== Segment start ==

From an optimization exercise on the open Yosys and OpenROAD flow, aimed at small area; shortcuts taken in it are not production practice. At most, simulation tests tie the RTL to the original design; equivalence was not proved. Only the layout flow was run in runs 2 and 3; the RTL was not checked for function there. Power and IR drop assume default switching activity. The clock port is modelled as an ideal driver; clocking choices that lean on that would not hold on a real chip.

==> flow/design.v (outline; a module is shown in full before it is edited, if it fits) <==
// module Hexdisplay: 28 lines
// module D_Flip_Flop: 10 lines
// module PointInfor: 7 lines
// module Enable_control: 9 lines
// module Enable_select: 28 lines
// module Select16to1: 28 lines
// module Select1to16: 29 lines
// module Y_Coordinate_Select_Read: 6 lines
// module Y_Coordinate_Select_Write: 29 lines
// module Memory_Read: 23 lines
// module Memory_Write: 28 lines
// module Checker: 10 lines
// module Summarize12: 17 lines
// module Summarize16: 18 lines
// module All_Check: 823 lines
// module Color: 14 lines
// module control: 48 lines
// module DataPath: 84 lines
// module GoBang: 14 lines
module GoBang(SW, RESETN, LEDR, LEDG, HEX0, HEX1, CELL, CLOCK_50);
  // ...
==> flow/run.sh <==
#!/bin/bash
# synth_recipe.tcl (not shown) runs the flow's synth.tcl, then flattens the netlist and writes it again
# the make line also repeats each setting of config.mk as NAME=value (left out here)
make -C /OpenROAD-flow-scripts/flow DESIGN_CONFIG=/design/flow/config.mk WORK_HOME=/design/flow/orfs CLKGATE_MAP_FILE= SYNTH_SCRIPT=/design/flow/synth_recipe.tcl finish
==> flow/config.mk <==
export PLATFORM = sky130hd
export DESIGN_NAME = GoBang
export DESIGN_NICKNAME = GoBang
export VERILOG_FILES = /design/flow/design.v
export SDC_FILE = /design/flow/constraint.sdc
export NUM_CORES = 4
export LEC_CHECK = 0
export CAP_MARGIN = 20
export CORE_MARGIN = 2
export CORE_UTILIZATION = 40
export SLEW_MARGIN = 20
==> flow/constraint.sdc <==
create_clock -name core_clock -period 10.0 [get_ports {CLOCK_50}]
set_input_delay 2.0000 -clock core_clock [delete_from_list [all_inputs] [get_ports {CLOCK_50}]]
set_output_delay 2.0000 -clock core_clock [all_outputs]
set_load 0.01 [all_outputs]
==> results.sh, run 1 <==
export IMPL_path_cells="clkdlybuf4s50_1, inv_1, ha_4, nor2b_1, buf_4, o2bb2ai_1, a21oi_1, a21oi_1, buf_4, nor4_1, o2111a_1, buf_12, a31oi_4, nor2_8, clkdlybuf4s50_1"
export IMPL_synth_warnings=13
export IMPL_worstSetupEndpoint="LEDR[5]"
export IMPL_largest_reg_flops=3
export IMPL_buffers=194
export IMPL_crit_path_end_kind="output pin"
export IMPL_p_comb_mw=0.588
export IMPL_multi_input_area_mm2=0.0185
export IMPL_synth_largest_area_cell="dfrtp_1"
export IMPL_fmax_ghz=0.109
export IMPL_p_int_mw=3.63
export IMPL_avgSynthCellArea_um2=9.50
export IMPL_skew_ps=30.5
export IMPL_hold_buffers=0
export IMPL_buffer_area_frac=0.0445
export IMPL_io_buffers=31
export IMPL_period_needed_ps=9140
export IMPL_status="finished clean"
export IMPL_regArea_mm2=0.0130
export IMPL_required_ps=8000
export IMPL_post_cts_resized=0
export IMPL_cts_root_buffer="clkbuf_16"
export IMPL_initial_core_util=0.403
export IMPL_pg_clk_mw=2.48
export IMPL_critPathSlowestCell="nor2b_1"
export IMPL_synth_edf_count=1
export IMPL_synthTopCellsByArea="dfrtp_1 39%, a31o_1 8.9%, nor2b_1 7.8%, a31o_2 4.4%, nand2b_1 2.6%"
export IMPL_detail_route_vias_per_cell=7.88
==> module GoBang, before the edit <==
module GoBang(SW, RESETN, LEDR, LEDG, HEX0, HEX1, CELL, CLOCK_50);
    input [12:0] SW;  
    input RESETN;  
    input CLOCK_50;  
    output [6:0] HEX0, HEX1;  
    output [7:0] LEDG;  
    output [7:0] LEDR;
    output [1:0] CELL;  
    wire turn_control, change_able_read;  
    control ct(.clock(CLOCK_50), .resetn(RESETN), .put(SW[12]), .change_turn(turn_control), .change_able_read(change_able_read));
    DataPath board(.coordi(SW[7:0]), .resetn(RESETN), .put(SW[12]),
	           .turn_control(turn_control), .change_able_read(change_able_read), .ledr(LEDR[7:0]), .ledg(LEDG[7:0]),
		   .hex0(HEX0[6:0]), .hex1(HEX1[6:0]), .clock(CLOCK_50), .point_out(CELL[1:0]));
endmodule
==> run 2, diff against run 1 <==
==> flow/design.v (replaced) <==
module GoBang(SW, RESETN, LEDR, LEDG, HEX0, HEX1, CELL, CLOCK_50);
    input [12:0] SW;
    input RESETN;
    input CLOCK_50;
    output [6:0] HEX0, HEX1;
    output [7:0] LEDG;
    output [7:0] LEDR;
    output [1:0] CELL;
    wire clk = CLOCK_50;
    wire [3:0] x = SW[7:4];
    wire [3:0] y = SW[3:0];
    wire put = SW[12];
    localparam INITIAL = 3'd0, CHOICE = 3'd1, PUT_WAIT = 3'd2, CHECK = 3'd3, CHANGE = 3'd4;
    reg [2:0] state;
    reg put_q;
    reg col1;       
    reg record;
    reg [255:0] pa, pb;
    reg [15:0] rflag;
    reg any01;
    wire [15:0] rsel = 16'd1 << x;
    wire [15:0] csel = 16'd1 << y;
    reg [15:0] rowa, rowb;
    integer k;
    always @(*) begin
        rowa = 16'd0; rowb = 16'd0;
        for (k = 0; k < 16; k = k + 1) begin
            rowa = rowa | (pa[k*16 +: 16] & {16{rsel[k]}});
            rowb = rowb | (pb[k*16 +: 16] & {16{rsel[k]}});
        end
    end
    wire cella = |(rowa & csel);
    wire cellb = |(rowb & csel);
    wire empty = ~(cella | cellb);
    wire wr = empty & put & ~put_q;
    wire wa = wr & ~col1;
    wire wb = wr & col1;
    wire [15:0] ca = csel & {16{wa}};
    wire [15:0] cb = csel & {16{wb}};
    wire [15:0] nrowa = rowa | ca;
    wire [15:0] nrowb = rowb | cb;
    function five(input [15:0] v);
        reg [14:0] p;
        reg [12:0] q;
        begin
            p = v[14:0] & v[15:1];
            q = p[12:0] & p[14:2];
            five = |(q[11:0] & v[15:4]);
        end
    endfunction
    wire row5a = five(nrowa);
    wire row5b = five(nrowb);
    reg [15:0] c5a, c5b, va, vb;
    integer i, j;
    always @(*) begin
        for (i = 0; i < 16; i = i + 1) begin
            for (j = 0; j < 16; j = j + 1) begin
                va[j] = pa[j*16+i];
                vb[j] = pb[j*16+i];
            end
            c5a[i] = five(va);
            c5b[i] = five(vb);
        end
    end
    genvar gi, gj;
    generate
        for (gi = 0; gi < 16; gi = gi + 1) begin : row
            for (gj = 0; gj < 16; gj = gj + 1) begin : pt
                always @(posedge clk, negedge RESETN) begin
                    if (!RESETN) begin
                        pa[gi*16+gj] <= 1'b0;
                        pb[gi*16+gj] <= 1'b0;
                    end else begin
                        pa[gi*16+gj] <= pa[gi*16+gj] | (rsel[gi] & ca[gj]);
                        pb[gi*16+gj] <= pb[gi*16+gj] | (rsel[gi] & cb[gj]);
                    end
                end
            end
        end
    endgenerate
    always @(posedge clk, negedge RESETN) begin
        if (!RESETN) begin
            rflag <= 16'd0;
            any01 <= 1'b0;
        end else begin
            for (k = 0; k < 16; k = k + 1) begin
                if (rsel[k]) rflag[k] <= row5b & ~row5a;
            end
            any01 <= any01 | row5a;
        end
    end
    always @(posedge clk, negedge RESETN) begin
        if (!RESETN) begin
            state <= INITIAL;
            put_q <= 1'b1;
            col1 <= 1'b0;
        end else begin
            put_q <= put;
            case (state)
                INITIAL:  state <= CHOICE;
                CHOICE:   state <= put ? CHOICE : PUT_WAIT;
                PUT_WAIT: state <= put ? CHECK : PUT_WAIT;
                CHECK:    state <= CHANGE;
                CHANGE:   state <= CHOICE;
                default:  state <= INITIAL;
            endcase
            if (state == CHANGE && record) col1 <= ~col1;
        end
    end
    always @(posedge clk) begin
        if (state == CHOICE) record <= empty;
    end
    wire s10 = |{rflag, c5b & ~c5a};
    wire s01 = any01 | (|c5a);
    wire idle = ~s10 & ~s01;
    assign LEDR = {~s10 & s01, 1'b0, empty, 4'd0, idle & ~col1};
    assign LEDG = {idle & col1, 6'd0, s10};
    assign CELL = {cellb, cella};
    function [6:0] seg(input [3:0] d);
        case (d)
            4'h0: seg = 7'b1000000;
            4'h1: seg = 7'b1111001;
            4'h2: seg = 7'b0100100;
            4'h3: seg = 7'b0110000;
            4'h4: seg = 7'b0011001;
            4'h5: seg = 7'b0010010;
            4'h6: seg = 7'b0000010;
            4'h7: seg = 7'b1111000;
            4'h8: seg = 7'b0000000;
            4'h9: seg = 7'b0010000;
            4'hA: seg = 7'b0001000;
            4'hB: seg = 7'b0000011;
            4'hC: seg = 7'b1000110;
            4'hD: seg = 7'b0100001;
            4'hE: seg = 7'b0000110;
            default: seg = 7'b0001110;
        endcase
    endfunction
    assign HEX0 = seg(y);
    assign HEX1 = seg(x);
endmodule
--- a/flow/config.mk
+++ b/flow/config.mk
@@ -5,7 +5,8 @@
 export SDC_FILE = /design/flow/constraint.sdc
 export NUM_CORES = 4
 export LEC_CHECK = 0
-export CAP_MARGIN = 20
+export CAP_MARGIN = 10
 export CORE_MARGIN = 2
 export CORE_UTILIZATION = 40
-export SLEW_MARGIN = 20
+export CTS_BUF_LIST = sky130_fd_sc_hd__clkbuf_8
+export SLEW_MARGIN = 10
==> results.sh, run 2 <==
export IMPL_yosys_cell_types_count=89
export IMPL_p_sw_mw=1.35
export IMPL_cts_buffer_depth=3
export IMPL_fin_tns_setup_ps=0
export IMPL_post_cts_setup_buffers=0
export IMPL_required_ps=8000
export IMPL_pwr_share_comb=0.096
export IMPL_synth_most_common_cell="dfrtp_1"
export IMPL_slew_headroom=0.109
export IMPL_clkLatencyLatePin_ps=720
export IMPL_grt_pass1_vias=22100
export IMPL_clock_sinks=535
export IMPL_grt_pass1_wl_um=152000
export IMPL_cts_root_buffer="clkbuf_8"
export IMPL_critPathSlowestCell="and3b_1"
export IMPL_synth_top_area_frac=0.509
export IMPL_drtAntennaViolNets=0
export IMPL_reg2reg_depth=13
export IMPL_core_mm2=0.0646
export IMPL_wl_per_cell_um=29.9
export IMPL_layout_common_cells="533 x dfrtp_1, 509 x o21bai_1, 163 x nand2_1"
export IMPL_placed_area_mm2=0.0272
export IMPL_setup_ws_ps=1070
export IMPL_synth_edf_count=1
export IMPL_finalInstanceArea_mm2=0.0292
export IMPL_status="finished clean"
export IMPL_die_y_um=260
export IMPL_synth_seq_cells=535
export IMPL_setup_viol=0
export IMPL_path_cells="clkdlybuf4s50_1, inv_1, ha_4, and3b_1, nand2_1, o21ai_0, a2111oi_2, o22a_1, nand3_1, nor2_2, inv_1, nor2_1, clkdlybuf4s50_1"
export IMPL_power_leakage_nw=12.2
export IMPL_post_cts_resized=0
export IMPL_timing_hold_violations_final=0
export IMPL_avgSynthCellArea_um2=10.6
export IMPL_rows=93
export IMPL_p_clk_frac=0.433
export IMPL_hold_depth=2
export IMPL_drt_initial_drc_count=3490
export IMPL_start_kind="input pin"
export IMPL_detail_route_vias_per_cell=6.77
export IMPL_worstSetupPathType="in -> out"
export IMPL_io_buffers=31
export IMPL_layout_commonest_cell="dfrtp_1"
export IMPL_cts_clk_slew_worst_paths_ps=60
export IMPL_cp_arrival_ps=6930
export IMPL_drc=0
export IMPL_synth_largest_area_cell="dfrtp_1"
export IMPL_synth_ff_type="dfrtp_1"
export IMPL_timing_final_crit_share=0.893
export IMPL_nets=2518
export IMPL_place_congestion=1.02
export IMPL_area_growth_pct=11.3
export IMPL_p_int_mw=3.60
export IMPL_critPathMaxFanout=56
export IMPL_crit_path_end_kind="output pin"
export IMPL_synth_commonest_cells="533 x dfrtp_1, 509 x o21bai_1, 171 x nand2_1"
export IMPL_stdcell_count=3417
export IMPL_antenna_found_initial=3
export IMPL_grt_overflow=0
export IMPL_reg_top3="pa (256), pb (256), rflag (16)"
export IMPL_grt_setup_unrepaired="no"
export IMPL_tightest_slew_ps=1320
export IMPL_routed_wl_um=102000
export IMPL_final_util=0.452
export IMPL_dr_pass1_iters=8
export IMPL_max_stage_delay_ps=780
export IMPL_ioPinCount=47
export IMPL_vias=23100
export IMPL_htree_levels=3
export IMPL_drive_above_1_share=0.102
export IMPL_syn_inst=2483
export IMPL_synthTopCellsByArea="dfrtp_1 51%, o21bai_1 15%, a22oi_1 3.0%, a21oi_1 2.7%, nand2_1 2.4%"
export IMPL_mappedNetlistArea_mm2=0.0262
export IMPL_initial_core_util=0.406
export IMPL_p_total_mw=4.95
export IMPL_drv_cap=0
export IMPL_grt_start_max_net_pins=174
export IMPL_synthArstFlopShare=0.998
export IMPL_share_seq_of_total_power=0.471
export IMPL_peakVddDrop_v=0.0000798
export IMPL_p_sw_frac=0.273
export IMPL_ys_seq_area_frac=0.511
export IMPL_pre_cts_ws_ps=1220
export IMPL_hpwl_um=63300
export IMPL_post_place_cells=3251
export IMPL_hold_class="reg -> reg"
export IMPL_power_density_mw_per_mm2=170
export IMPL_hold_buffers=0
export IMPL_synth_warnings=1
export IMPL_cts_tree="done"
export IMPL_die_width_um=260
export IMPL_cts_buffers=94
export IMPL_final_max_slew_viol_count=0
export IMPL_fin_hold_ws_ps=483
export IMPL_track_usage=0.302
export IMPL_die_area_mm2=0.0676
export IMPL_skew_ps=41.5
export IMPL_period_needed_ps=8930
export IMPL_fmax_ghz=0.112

== Segment end ==

* **What needs to be done**: Repeat exactly the lines above, starting with the first line of the records and finishing with the line holding "Color: 14 lines". Add no other line.

* **Written solution**:
From an optimization exercise on the open Yosys and OpenROAD flow, aimed at small area; shortcuts taken in it are not production practice. At most, simulation tests tie the RTL to the original design; equivalence was not proved. Only the layout flow was run in runs 2 and 3; the RTL was not checked for function there. Power and IR drop assume default switching activity. The clock port is modelled as an ideal driver; clocking choices that lean on that would not hold on a real chip.

==> flow/design.v (outline; a module is shown in full before it is edited, if it fits) <==
// module Hexdisplay: 28 lines
// module D_Flip_Flop: 10 lines
// module PointInfor: 7 lines
// module Enable_control: 9 lines
// module Enable_select: 28 lines
// module Select16to1: 28 lines
// module Select1to16: 29 lines
// module Y_Coordinate_Select_Read: 6 lines
// module Y_Coordinate_Select_Write: 29 lines
// module Memory_Read: 23 lines
// module Memory_Write: 28 lines
// module Checker: 10 lines
// module Summarize12: 17 lines
// module Summarize16: 18 lines
// module All_Check: 823 lines
// module Color: 14 lines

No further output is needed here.